I found last week that I needed to learn a bit more about recent defenses of foundationalism and discussion of the internalism/externalism debate for a paper I'm writing to submit to the cluster of grad conferences which are coming up, and so I took the opportunity to read Jim Pryor's 'Highlights of Recent Epistemology'. It was all very useful stuff, but in a footnote (p101 fn10) Pryor discusses attacks on the Myth of the Given by Sellars, Davidson and others, and writes:

'These anti-Given arguments deserve a re-examination, in light of recent developments in the philosophy of mind. The anti-Given arguments pose a dilemma: either (i) direct apprehension is not a state with proposition content, in which case it's argued to be incapable with providing us with justification for believing any specific proposition; or (ii) direct apprehension is a state with propositional content. This second option is often thought to entail that direct apprehension is a kind of believing, and hence itself would need justification. But it ought nowadays to be very doubtful that the second option does entail such things. These days many philosophers of mind construe perceptual experience as a state with propositional content, even thought experience is distinct from, and cannot be reduced to, any kind of belief. Your experiences represent the world to you as being a certain way, and the way they represent the world as being is their propositional content.

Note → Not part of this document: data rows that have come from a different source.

Context: an optimization exercise on an open-source flow, tuned for small area, a short achievable clock period and few clock cycles. The choices shown serve that exercise and are no tape-out recipe.
Function was not checked in any run shown here: the RTL went through the layout flow alone.
No activity file was given, so power comes from the tool's default toggle rates.

==> flow/design.v (outline; a module is shown in full before it is edited, if it fits) <==
// module xyolo_lane: 846 lines
// module xyolo_fa: 4 lines
// module xyolo_ha: 4 lines
// module xyolo_lanes: 167 lines
module xyolo_lanes
#(
  parameter int DATA_W   = xyolo_lanes_pkg::c_DATA_W,
  parameter int N_LANES  = xyolo_lanes_pkg::c_N_LANES,
  parameter int SHIFT_W  = xyolo_lanes_pkg::c_SHIFT_W,
  parameter int CNT_W    = xyolo_lanes_pkg::c_CNT_W,
  parameter int LEAKY_SH = xyolo_lanes_pkg::c_LEAKY_SH
) (
  input  logic                      clk,
  input  logic                      rst,
  input  logic                      start,
  input  logic [CNT_W-1:0]          cfg_n_acc,
  input  logic [CNT_W-1:0]          cfg_n_out,
  input  logic [2:0]                cfg_mp_win,
  input  logic                      cfg_bias,
  input  logic                      cfg_leaky,
  input  logic                      cfg_maxpool,
  input  logic                      cfg_bypass,
  input  logic [SHIFT_W-1:0]        cfg_shift,
  input  logic                      in_valid,
  output logic                      in_ready,
  input  logic [N_LANES*DATA_W-1:0] in_pixel,
  input  logic [N_LANES*DATA_W-1:0] in_weight,
  input  logic [N_LANES*DATA_W-1:0] in_bias,
  output logic                      out_valid,
  input  logic                      out_ready,
  output logic [N_LANES*DATA_W-1:0] out_data,
  output logic                      busy,
  output logic                      done
);
  // ...
==> flow/flow/run.sh <==
#!/bin/bash
# Standard synthesis unchanged, then the standard layout steps with the
# timing repair asked to leave extra setup margin (so that it sizes the
# critical paths for a period well below the 10 ns constraint) and with
# plain buffers, rather than delay cells, on the ports.
set -euo pipefail
MARGIN=$(cat flow/margin.txt)
bash standard.sh synth > synth.log 2>&1
bash standard.sh SETUP_SLACK_MARGIN=$MARGIN \
  BUFFER_PORTS_ARGS="-buffer_cell sky130_fd_sc_hd__buf_2" finish > layout.log 2>&1
==> flow/flow/margin.txt <==
6.5
==> flow/standard.sh <==
#!/bin/bash
# synth_recipe.tcl (not shown) runs the flow's synth.tcl, then flattens the netlist and writes it again
# the make line also repeats each setting of config.mk as NAME=value (left out here)
make -C /OpenROAD-flow-scripts/flow DESIGN_CONFIG=/design/flow/config.mk WORK_HOME=/design/flow/orfs CLKGATE_MAP_FILE= SYNTH_SCRIPT=/design/flow/synth_recipe.tcl "${@:-finish}"
==> flow/config.mk <==
export PLATFORM = sky130hd
export DESIGN_NAME = xyolo_lanes
export DESIGN_NICKNAME = xyolo_lanes
export VERILOG_FILES = /design/flow/design.v
export SDC_FILE = /design/flow/constraint.sdc
export NUM_CORES = 4
export LEC_CHECK = 0
export ABC_AREA = 1
export CAP_MARGIN = 20
export CORE_MARGIN = 2
export CORE_UTILIZATION = 40
export SLEW_MARGIN = 20
export SYNTH_HIERARCHICAL = 1
==> flow/constraint.sdc <==
create_clock -name core_clock -period 10.0 [get_ports {clk}]
set_input_delay 2.0000 -clock core_clock [delete_from_list [all_inputs] [get_ports {clk}]]
set_output_delay 2.0000 -clock core_clock [all_outputs]
set_load 0.01 [all_outputs]
Background: an optimization exercise with open tools, aiming at small area, a short achievable clock period and few clock cycles per item. Do not read the settings as production practice.
Function was checked by simulation only, so behaviour that the tests miss may differ from the original.
Power figures rest on the tool's default switching activity, not on a simulated workload.

<file path="config.mk">
export PLATFORM = sky130hd
export DESIGN_NAME = audio_spike_detector
export DESIGN_NICKNAME = audio_spike_detector
export VERILOG_FILES = /design/flow/design.v
export SDC_FILE = /design/flow/constraint.sdc
export NUM_CORES = 4
export LEC_CHECK = 0
export CAP_MARGIN = 20
export CORE_MARGIN = 2
export CORE_UTILIZATION = 40
export SLEW_MARGIN = 20
</file>
<file path="constraint.sdc">
create_clock -name core_clock -period 6.5 [get_ports {clk_i}]
set_input_delay 1.3000 -clock core_clock [delete_from_list [all_inputs] [get_ports {clk_i}]]
set_output_delay 1.3000 -clock core_clock [all_outputs]
set_load 0.01 [all_outputs]
</file>
<file path="design.v">
`default_nettype none
package asd_pkg;
  localparam int SampleBits  = 12;
  localparam int ElapsedBits = 8;
  localparam int TimerBits   = 16;
  localparam int SumBits     = 19;
  localparam int CountBits   = 7;
  localparam int FracBits    = 10;
  localparam int CfgIdxBits  = 2;
  localparam int CfgDataBits = 16;
  localparam int InDataBits  = ((SampleBits + ElapsedBits + 7) / 8) * 8;
  localparam int OutDataBits = ((SampleBits + 7) / 8) * 8;
  localparam int ProdBits    = SampleBits + FracBits;
  localparam int ThrBits     = ProdBits - 8 + 1;
  localparam int JobBits     = 1 + 1 + SumBits + CountBits;
  localparam int QDepth      = 2;
  localparam int QPtrBits    = $clog2(QDepth);
  localparam int QCntBits    = $clog2(QDepth + 1);
  localparam int DivSteps    = SumBits;
  localparam int DivCntBits  = $clog2(DivSteps);
  localparam logic [SampleBits-1:0]  AvgReset      = SampleBits'(2048);
  localparam logic [TimerBits-1:0]   HoldoffReset  = TimerBits'(100);
  localparam logic [FracBits-1:0]    FracReset     = FracBits'(77);
  localparam logic [TimerBits-1:0]   LogPerReset   = TimerBits'(50);
  localparam logic [CountBits-1:0]   PerAvgReset   = CountBits'(20);
  typedef enum logic [CfgIdxBits-1:0] {
    CFG_HOLDOFF  = 2'd0,
    CFG_FRACTION = 2'd1,
    CFG_LOG_PER  = 2'd2,
    CFG_PER_AVG  = 2'd3
  } cfg_idx_e;
  typedef struct packed {
    logic                 spike;
    logic                 div;
    logic [SumBits-1:0]   sum;
    logic [CountBits-1:0] divisor;
  } job_t;
  typedef struct packed {
    logic                  upd;
    logic [SampleBits-1:0] level;
  } avg_t;
  typedef struct packed {
    logic push;
    logic pending;
  } front_stat_t;
endpackage
`default_nettype wire
`default_nettype none
import asd_pkg::*;
module asd_queue
(
  input  wire logic clk_i,
  input  wire logic rst_ni,
  input  wire logic push_i,
  input  asd_pkg::job_t      job_i,
  input  wire logic pop_i,
  output asd_pkg::job_t      job_o,
  output logic      full_o,
  output logic      empty_o
);
  logic [JobBits-1:0]    mem_q [QDepth];
  logic [QPtrBits-1:0] wr_q, wr_d;
  logic [QPtrBits-1:0] rd_q, rd_d;
  logic [QCntBits-1:0] cnt_q, cnt_d;
  logic do_push, do_pop;
  assign full_o  = (cnt_q == QCntBits'(QDepth));
  assign empty_o = (cnt_q == '0);
  assign do_push = push_i && !full_o;
  assign do_pop  = pop_i && !empty_o;
  assign job_o   = mem_q[rd_q];
  always_comb begin
    wr_d  = do_push ? wr_q + QPtrBits'(1) : wr_q;
    rd_d  = do_pop ? rd_q + QPtrBits'(1) : rd_q;
    cnt_d = cnt_q;
    if (do_push && !do_pop) begin
      cnt_d = cnt_q + QCntBits'(1);
    end else if (do_pop && !do_push) begin
      cnt_d = cnt_q - QCntBits'(1);
    end
  end
  always_ff @(posedge clk_i or negedge rst_ni) begin
    if (!rst_ni) begin
      wr_q  <= '0;
      rd_q  <= '0;
      cnt_q <= '0;
    end else begin
      wr_q  <= wr_d;
      rd_q  <= rd_d;
      cnt_q <= cnt_d;
    end
  end
  always_ff @(posedge clk_i) begin
    if (do_push) begin
      mem_q[wr_q] <= job_i;
    end
  end
endmodule
`default_nettype wire
`default_nettype none
import asd_pkg::*;
module asd_front
(
  input  wire logic                   clk_i,
  input  wire logic                   rst_ni,
  input  wire logic                   cfg_we_i,
  input  wire logic [CfgIdxBits-1:0]  cfg_idx_i,
  input  wire logic [CfgDataBits-1:0] cfg_data_i,
  input  wire logic                   in_valid_i,
  output logic                        in_ready_o,
  input  wire logic [SampleBits-1:0]  sample_i,
  input  wire logic [ElapsedBits-1:0] elapsed_i,
  input  asd_pkg::avg_t                        avg_i,
  input  wire logic                   q_full_i,
  output logic                        push_o,
  output asd_pkg::job_t                        job_o,
  output asd_pkg::front_stat_t                 stat_o
);
  typedef enum logic [1:0] {F_IDLE, F_MUL, F_EVAL} state_e;
  state_e state_q;
  logic [TimerBits-1:0]   holdoff_ms_q;
  logic [FracBits-1:0]    frac_q;
  logic [TimerBits-1:0]   log_per_q;
  logic [CountBits-1:0]   per_avg_q;
  logic [SampleBits-1:0]  smp_q;
  logic [ElapsedBits-1:0] dt_q;
  logic [ProdBits-1:0]    prod_q;
  logic [SampleBits-1:0]  peak_q, peak_d;
  logic [SumBits-1:0]     sum_q, sum_d;
  logic [CountBits-1:0]   cnt_q, cnt_d;
  logic [TimerBits-1:0]   ptimer_q, ptimer_d;
  logic [TimerBits-1:0]   htimer_q, htimer_d;
  logic                   pending_q;
  logic [TimerBits:0]     h_add, p_add;
  logic [TimerBits-1:0]   h_sat, p_sat;
  logic [ThrBits-1:0]     thr;
  logic                   spike;
  logic [SampleBits-1:0]  peak_new;
  logic [SumBits:0]       sum_add;
  logic [SumBits-1:0]     sum_sat;
  logic [CountBits-1:0]   cnt_inc;
  logic                   per_end, div_now;
  logic                   push;
  assign in_ready_o = (state_q == F_IDLE) && !pending_q;
  assign push       = (state_q == F_EVAL) && !q_full_i;
  always_comb begin
    h_add    = {1'b0, htimer_q} + (TimerBits + 1)'(dt_q);
    p_add    = {1'b0, ptimer_q} + (TimerBits + 1)'(dt_q);
    h_sat    = h_add[TimerBits] ? '1 : h_add[TimerBits-1:0];
    p_sat    = p_add[TimerBits] ? '1 : p_add[TimerBits-1:0];
    thr      = ThrBits'(avg_i.level) + ThrBits'(prod_q[ProdBits-1:8]);
    spike    = (h_sat > holdoff_ms_q) && (ThrBits'(smp_q) > thr);
    peak_new = (smp_q > peak_q) ? smp_q : peak_q;
    sum_add  = {1'b0, sum_q} + (SumBits + 1)'(peak_new);
    sum_sat  = sum_add[SumBits] ? '1 : sum_add[SumBits-1:0];
    cnt_inc  = cnt_q + CountBits'(1);
    per_end  = (p_sat >= log_per_q);
    div_now  = per_end && (cnt_inc >= per_avg_q);
    htimer_d = spike ? '0 : h_sat;
    ptimer_d = per_end ? '0 : p_sat;
    peak_d   = per_end ? '0 : peak_new;
    sum_d    = sum_q;
    cnt_d    = cnt_q;
    if (per_end) begin
      sum_d = div_now ? '0 : sum_sat;
      cnt_d = div_now ? '0 : cnt_inc;
    end
    job_o.spike   = spike;
    job_o.div     = div_now;
    job_o.sum     = sum_sat;
    job_o.divisor = (cnt_inc == '0) ? CountBits'(1) : cnt_inc;
  end
  assign push_o         = push;
  assign stat_o.push    = push;
  assign stat_o.pending = pending_q;
  always_ff @(posedge clk_i or negedge rst_ni) begin
    if (!rst_ni) begin
      holdoff_ms_q <= HoldoffReset;
      frac_q       <= FracReset;
      log_per_q    <= LogPerReset;
      per_avg_q    <= PerAvgReset;
    end else if (cfg_we_i) begin
      unique case (cfg_idx_i)
        CFG_HOLDOFF:  holdoff_ms_q <= cfg_data_i[TimerBits-1:0];
        CFG_FRACTION: frac_q       <= cfg_data_i[FracBits-1:0];
        CFG_LOG_PER:  log_per_q    <= cfg_data_i[TimerBits-1:0];
        CFG_PER_AVG:  per_avg_q    <= cfg_data_i[CountBits-1:0];
        default: ;
      endcase
    end
  end
  always_ff @(posedge clk_i or negedge rst_ni) begin
    if (!rst_ni) begin
      state_q   <= F_IDLE;
      peak_q    <= '0;
      sum_q     <= '0;
      cnt_q     <= '0;
      ptimer_q  <= '0;
      htimer_q  <= '0;
      pending_q <= 1'b0;
    end else begin
      if (push && div_now) begin
        pending_q <= 1'b1;
      end else if (avg_i.upd) begin
        pending_q <= 1'b0;
      end
      unique case (state_q)
        F_IDLE: begin
          if (in_valid_i && in_ready_o) begin
            state_q <= F_MUL;
          end
        end
        F_MUL: begin
          state_q <= F_EVAL;
        end
        F_EVAL: begin
          if (push) begin
            state_q  <= F_IDLE;
            peak_q   <= peak_d;
            sum_q    <= sum_d;
            cnt_q    <= cnt_d;
            ptimer_q <= ptimer_d;
            htimer_q <= htimer_d;
          end
        end
        default: state_q <= F_IDLE;
      endcase
    end
  end
  always_ff @(posedge clk_i) begin
    if (in_valid_i && in_ready_o) begin
      smp_q <= sample_i;
      dt_q  <= elapsed_i;
    end
    if (state_q == F_MUL) begin
      prod_q <= avg_i.level * frac_q;
    end
  end
endmodule
`default_nettype wire
`default_nettype none
import asd_pkg::*;
module asd_back
(
  input  wire logic                    clk_i,
  input  wire logic                    rst_ni,
  input  wire logic                    q_empty_i,
  input  asd_pkg::job_t                         job_i,
  output logic                         pop_o,
  output asd_pkg::avg_t                         avg_o,
  output logic                         out_valid_o,
  input  wire logic                    out_ready_i,
  output logic                         out_spike_o,
  output logic [SampleBits-1:0]        out_avg_o
);
  typedef enum logic [1:0] {B_IDLE, B_DIV, B_OUT} state_e;
  state_e                 state_q;
  logic [SampleBits-1:0]  avg_q;
  logic                   upd_q;
  logic                   spike_q;
  logic [SumBits-1:0]     quo_q;
  logic [CountBits-1:0]   rem_q;
  logic [CountBits-1:0]   dvs_q;
  logic [DivCntBits-1:0]  step_q;
  logic                   out_valid_q;
  logic                   out_spike_q;
  logic [SampleBits-1:0]  out_avg_q;
  logic [CountBits:0]     trial;
  logic                   fits;
  logic [CountBits:0]     trial_sub;
  logic                   out_free;
  assign pop_o    = (state_q == B_IDLE) && !q_empty_i;
  assign out_free = !out_valid_q || out_ready_i;
  always_comb begin
    trial     = {rem_q, quo_q[SumBits-1]};
    fits      = (trial >= {1'b0, dvs_q});
    trial_sub = trial - {1'b0, dvs_q};
  end
  assign avg_o.upd   = upd_q;
  assign avg_o.level = avg_q;
  assign out_valid_o = out_valid_q;
  assign out_spike_o = out_spike_q;
  assign out_avg_o   = out_avg_q;
  always_ff @(posedge clk_i or negedge rst_ni) begin
    if (!rst_ni) begin
      state_q     <= B_IDLE;
      avg_q       <= AvgReset;
      upd_q       <= 1'b0;
      step_q      <= '0;
      out_valid_q <= 1'b0;
    end else begin
      upd_q <= (state_q == B_DIV) && (step_q == '0);
      if (state_q == B_OUT && out_free) begin
        out_valid_q <= 1'b1;
      end else if (out_ready_i) begin
        out_valid_q <= 1'b0;
      end
      unique case (state_q)
        B_IDLE: begin
          if (pop_o) begin
            step_q  <= DivCntBits'(DivSteps - 1);
            state_q <= job_i.div ? B_DIV : B_OUT;
          end
        end
        B_DIV: begin
          if (step_q == '0) begin
            avg_q   <= {quo_q[SampleBits-2:0], fits};
            state_q <= B_OUT;
          end else begin
            step_q <= step_q - DivCntBits'(1);
          end
        end
        B_OUT: begin
          if (out_free) begin
            state_q <= B_IDLE;
          end
        end
        default: state_q <= B_IDLE;
      endcase
    end
  end
  always_ff @(posedge clk_i) begin
    if (pop_o) begin
      spike_q <= job_i.spike;
      quo_q   <= job_i.sum;
      dvs_q   <= job_i.divisor;
      rem_q   <= '0;
    end else if (state_q == B_DIV) begin
      rem_q <= fits ? trial_sub[CountBits-1:0] : trial[CountBits-1:0];
      quo_q <= {quo_q[SumBits-2:0], fits};
    end
    if (state_q == B_OUT && out_free) begin
      out_spike_q <= spike_q;
      out_avg_q   <= avg_q;
    end
  end
endmodule
`default_nettype wire
`default_nettype none
import asd_pkg::*;
module audio_spike_detector
(
  input  wire logic                    clk_i,
  input  wire logic                    rst_ni,
  input  wire logic                    cfg_we_i,
  input  wire logic [CfgIdxBits-1:0]   cfg_idx_i,
  input  wire logic [CfgDataBits-1:0]  cfg_data_i,
  input  wire logic                    s_axis_tvalid,
  output logic                         s_axis_tready,
  input  wire logic [InDataBits-1:0]   s_axis_tdata,
  output logic                         m_axis_tvalid,
  input  wire logic                    m_axis_tready,
  output logic [OutDataBits-1:0]       m_axis_tdata,
  output logic                         m_axis_tuser
);
  asd_pkg::job_t                   push_job, head_job;
  logic                   push, pop, q_full, q_empty;
  asd_pkg::avg_t                   avg;
  asd_pkg::front_stat_t            fstat;
  logic [SampleBits-1:0]  out_avg;
  asd_front u_front (
    .clk_i      (clk_i),
    .rst_ni     (rst_ni),
    .cfg_we_i   (cfg_we_i),
    .cfg_idx_i  (cfg_idx_i),
    .cfg_data_i (cfg_data_i),
    .in_valid_i (s_axis_tvalid),
    .in_ready_o (s_axis_tready),
    .sample_i   (s_axis_tdata[SampleBits-1:0]),
    .elapsed_i  (s_axis_tdata[SampleBits+ElapsedBits-1:SampleBits]),
    .avg_i      (avg),
    .q_full_i   (q_full),
    .push_o     (push),
    .job_o      (push_job),
    .stat_o     (fstat)
  );
  asd_queue u_queue (
    .clk_i   (clk_i),
    .rst_ni  (rst_ni),
    .push_i  (push),
    .job_i   (push_job),
    .pop_i   (pop),
    .job_o   (head_job),
    .full_o  (q_full),
    .empty_o (q_empty)
  );
  asd_back u_back (
    .clk_i       (clk_i),
    .rst_ni      (rst_ni),
    .q_empty_i   (q_empty),
    .job_i       (head_job),
    .pop_o       (pop),
    .avg_o       (avg),
    .out_valid_o (m_axis_tvalid),
    .out_ready_i (m_axis_tready),
    .out_spike_o (m_axis_tuser),
    .out_avg_o   (out_avg)
  );
  assign m_axis_tdata = OutDataBits'(out_avg);
endmodule
`default_nettype wire
</file>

Now, surely, its looking to you as if the world is a certain way is not a kind of state for which you need any justification. Hence, this construal of perceptual experience seems to block the step from 'has propositional content' to 'needs justification'. Of course, what are 'apprehended' by perceptual experiences are facts about your perceptual enviroment, rather than facts about your current mental states. But it should at least be clear that the second horn of the anti-Given argument needs more argument than we've seen so far.'

There was nothing in Pryor's line of argument I was uncomfortable with, but it was rather striking to see the attacks on the myth of the Given portrayed as having this sort of structure. I'm used to thinking of things like this; we're tempted to appeal to experiences, conceived as lacking conceptual content, to justify our beliefs and judgements about the world in order to avoid Coherentism, a doctrine which seems not to allow the world to play the appropriate (ie. not merely causal) role in these justificatory practices. This construal of the debate will be instantly recognisable to many of you as that of John McDowell in Mind and World and elsewhere.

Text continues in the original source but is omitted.